WORK INSTRUCTION:
Restate verbatim the span of lines below between the line with "### src/design/dev_bus_if.sv" and the line with "by the decoder", including those two lines, and only that span.

[GIVEN INFORMATION]

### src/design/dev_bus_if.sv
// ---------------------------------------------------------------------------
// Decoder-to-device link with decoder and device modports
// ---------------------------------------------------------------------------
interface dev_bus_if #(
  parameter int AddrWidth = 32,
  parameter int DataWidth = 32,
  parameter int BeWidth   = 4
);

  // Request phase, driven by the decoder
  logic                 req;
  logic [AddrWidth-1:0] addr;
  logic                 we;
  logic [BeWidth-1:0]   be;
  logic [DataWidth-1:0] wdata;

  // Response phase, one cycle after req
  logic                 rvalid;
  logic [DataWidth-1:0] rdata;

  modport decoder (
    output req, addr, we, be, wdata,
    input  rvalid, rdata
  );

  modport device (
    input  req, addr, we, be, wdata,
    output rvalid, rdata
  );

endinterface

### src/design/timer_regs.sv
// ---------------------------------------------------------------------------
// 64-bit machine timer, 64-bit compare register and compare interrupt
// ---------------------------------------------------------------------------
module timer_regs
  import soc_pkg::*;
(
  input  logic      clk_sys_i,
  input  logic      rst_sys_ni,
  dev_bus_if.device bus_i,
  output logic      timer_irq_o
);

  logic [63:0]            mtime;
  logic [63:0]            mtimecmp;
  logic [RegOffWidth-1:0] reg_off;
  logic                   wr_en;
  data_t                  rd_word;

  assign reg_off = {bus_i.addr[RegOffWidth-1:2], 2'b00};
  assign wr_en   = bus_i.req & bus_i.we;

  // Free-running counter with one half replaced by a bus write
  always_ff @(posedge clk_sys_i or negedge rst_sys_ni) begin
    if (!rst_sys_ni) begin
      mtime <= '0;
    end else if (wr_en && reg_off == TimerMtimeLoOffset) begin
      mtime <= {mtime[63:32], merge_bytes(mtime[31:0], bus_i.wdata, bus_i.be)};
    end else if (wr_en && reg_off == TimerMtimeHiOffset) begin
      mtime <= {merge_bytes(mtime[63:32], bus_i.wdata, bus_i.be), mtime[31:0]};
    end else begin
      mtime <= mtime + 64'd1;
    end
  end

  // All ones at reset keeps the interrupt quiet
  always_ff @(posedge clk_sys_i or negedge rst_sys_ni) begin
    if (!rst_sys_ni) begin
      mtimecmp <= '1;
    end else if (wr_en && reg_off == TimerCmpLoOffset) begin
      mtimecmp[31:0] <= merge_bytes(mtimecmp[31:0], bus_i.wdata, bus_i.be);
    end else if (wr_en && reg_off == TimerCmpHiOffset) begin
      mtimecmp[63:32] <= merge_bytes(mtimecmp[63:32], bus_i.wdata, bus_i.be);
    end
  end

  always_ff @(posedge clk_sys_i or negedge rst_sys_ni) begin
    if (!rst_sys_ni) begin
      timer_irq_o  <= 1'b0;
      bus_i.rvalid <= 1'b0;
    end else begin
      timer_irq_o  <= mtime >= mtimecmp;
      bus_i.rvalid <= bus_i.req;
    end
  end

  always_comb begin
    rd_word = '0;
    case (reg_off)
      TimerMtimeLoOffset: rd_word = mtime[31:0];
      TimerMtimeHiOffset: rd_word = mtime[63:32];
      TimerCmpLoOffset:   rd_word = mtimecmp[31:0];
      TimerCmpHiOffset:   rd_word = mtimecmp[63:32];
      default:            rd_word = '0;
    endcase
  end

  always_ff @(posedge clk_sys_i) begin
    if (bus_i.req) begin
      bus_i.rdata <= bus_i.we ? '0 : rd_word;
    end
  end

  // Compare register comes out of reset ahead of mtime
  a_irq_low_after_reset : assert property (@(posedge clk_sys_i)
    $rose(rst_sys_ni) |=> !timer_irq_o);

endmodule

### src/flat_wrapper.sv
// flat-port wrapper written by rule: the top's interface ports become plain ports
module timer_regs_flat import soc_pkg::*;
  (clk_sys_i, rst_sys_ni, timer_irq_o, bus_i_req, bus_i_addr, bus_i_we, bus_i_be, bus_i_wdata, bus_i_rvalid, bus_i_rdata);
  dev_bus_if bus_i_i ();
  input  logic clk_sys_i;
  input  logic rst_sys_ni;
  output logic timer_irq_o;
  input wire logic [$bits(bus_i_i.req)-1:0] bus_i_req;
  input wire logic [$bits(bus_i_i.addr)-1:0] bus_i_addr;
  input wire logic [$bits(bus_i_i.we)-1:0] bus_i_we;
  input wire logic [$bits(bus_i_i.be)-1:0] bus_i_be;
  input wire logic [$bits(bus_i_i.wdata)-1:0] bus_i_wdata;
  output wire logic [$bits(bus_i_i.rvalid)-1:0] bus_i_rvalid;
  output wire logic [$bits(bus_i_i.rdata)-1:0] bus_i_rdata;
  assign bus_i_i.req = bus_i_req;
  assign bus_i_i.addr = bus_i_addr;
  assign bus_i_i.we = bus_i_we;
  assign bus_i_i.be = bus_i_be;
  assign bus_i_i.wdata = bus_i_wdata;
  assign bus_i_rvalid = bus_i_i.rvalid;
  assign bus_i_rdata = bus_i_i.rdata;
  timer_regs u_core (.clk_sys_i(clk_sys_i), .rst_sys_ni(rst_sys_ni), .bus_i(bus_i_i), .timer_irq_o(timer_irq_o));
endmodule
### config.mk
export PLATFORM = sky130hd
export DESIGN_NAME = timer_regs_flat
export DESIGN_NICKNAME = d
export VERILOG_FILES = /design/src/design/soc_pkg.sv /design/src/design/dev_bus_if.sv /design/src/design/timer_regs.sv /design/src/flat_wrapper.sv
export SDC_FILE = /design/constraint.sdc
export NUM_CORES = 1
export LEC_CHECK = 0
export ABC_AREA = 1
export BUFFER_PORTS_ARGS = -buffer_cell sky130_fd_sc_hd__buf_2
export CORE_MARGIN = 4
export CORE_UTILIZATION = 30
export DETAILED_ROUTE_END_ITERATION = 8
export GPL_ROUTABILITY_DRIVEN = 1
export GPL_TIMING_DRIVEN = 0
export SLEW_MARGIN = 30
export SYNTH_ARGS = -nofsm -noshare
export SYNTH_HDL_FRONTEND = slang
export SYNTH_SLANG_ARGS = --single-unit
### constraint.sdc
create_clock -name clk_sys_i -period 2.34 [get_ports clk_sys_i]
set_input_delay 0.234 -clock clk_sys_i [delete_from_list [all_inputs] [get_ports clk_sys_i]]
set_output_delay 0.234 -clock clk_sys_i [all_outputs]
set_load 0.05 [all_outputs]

[/GIVEN INFORMATION]
[GIVEN INFORMATION]

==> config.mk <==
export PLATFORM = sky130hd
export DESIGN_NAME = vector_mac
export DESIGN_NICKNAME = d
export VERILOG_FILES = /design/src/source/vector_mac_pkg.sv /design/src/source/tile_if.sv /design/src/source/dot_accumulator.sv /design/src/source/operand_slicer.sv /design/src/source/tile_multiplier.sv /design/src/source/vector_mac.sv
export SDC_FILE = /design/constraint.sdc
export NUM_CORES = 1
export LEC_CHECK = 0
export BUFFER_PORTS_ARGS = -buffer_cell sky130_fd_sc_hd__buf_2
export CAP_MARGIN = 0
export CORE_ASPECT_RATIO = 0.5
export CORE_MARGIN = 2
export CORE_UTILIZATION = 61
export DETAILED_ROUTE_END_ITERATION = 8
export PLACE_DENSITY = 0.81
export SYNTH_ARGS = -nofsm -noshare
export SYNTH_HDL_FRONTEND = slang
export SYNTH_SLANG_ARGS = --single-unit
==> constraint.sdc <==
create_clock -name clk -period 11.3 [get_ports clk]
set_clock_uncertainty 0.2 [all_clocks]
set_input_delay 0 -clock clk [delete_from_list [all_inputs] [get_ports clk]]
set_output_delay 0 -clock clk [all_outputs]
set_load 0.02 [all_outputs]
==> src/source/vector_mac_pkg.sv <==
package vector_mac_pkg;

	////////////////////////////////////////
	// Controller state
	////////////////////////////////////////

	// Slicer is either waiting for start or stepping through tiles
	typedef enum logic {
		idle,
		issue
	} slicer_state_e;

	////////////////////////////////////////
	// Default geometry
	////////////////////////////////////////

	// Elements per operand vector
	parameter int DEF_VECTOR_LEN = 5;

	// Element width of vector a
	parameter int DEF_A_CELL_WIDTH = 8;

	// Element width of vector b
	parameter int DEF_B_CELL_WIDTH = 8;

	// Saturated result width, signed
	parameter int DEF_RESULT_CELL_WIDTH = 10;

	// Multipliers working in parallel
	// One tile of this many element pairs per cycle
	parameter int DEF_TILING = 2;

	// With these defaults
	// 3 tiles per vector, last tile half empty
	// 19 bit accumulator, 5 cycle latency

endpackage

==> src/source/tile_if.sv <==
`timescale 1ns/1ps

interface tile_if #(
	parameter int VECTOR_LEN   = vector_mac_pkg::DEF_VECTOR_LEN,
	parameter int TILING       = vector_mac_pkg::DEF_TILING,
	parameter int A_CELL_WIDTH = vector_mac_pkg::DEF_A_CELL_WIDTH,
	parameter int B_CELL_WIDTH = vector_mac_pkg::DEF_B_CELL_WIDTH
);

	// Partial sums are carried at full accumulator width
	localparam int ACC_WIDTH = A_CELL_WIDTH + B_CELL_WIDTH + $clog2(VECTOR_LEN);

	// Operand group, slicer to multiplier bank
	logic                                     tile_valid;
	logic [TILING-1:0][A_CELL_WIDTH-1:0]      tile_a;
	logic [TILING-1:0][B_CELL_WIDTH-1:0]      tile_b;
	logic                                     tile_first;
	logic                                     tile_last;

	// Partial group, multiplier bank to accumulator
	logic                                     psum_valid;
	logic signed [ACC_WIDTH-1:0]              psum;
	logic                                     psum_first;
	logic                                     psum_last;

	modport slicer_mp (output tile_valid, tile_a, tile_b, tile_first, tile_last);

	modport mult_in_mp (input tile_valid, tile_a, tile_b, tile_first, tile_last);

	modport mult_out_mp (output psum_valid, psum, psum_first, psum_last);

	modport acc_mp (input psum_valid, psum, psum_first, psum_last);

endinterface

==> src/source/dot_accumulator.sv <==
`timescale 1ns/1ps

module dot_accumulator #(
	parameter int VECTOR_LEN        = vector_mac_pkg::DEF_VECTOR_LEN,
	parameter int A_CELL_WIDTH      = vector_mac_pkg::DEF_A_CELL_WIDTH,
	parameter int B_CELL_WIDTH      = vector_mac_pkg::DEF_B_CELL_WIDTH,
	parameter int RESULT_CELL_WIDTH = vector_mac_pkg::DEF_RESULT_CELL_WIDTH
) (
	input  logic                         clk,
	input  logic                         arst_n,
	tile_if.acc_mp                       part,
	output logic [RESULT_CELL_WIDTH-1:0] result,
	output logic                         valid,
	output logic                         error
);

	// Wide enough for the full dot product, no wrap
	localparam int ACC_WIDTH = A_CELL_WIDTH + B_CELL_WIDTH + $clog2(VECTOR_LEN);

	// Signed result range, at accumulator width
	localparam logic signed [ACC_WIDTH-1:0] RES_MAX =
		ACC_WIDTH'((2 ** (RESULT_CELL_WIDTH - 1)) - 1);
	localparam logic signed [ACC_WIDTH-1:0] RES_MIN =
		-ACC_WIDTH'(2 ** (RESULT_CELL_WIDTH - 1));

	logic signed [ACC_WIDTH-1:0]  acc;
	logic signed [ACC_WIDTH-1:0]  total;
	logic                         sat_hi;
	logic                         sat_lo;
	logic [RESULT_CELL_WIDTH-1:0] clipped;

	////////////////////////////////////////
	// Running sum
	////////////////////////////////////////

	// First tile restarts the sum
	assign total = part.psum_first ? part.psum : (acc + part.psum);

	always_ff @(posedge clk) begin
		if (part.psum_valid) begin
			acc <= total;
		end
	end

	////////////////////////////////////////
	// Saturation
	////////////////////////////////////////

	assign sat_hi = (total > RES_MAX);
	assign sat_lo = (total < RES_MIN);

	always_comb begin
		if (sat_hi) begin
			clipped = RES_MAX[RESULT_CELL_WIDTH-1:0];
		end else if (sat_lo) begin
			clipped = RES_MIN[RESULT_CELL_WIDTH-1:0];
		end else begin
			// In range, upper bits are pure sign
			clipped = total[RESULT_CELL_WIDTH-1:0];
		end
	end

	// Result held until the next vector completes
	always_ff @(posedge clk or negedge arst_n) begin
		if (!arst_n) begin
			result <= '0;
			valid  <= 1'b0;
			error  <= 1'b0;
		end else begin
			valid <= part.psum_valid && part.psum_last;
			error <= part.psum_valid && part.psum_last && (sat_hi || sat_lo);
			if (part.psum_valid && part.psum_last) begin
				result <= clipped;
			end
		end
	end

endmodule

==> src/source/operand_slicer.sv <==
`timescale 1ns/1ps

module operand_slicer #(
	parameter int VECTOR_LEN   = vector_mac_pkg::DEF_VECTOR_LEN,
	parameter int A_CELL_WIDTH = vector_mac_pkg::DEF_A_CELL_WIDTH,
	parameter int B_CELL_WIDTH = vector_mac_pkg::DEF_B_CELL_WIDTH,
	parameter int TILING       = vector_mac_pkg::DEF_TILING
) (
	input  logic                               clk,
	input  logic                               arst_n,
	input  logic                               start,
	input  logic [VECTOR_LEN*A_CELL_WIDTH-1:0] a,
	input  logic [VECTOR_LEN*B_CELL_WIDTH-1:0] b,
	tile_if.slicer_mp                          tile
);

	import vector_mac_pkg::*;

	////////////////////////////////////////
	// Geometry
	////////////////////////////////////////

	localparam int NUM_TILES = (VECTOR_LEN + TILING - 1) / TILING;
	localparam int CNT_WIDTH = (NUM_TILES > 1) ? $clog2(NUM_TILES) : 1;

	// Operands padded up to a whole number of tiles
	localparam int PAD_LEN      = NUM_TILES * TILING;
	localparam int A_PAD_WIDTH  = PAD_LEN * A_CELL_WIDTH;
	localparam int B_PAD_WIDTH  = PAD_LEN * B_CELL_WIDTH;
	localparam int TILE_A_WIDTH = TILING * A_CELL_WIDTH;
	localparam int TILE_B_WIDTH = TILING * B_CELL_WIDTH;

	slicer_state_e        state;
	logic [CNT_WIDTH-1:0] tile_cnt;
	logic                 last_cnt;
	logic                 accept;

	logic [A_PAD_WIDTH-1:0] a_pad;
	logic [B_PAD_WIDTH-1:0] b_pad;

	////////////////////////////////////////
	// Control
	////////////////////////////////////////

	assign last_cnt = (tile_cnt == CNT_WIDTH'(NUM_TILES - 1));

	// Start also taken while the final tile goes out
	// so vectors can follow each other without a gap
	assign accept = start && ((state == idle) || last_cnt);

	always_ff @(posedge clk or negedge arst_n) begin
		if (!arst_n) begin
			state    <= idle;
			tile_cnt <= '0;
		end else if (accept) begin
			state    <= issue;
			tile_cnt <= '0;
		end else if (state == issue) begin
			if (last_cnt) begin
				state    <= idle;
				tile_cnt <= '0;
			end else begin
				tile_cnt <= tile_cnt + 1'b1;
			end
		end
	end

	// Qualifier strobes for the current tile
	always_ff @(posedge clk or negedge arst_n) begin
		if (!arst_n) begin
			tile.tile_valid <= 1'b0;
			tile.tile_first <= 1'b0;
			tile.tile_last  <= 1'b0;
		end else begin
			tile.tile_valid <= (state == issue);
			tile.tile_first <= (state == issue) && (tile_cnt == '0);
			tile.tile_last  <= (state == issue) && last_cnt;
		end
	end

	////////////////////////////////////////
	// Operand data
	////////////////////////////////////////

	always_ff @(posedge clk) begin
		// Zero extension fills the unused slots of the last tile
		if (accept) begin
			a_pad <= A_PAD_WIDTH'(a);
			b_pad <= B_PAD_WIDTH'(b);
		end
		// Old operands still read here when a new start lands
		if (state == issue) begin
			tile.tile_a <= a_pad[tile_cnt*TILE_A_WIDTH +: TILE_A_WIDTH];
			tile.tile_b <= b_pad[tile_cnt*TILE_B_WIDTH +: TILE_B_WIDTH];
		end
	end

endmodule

[/GIVEN INFORMATION]

OUTPUT BELOW:
### src/design/dev_bus_if.sv
// ---------------------------------------------------------------------------
// Decoder-to-device link with decoder and device modports
// ---------------------------------------------------------------------------
interface dev_bus_if #(
  parameter int AddrWidth = 32,
  parameter int DataWidth = 32,
  parameter int BeWidth   = 4
);

  // Request phase, driven by the decoder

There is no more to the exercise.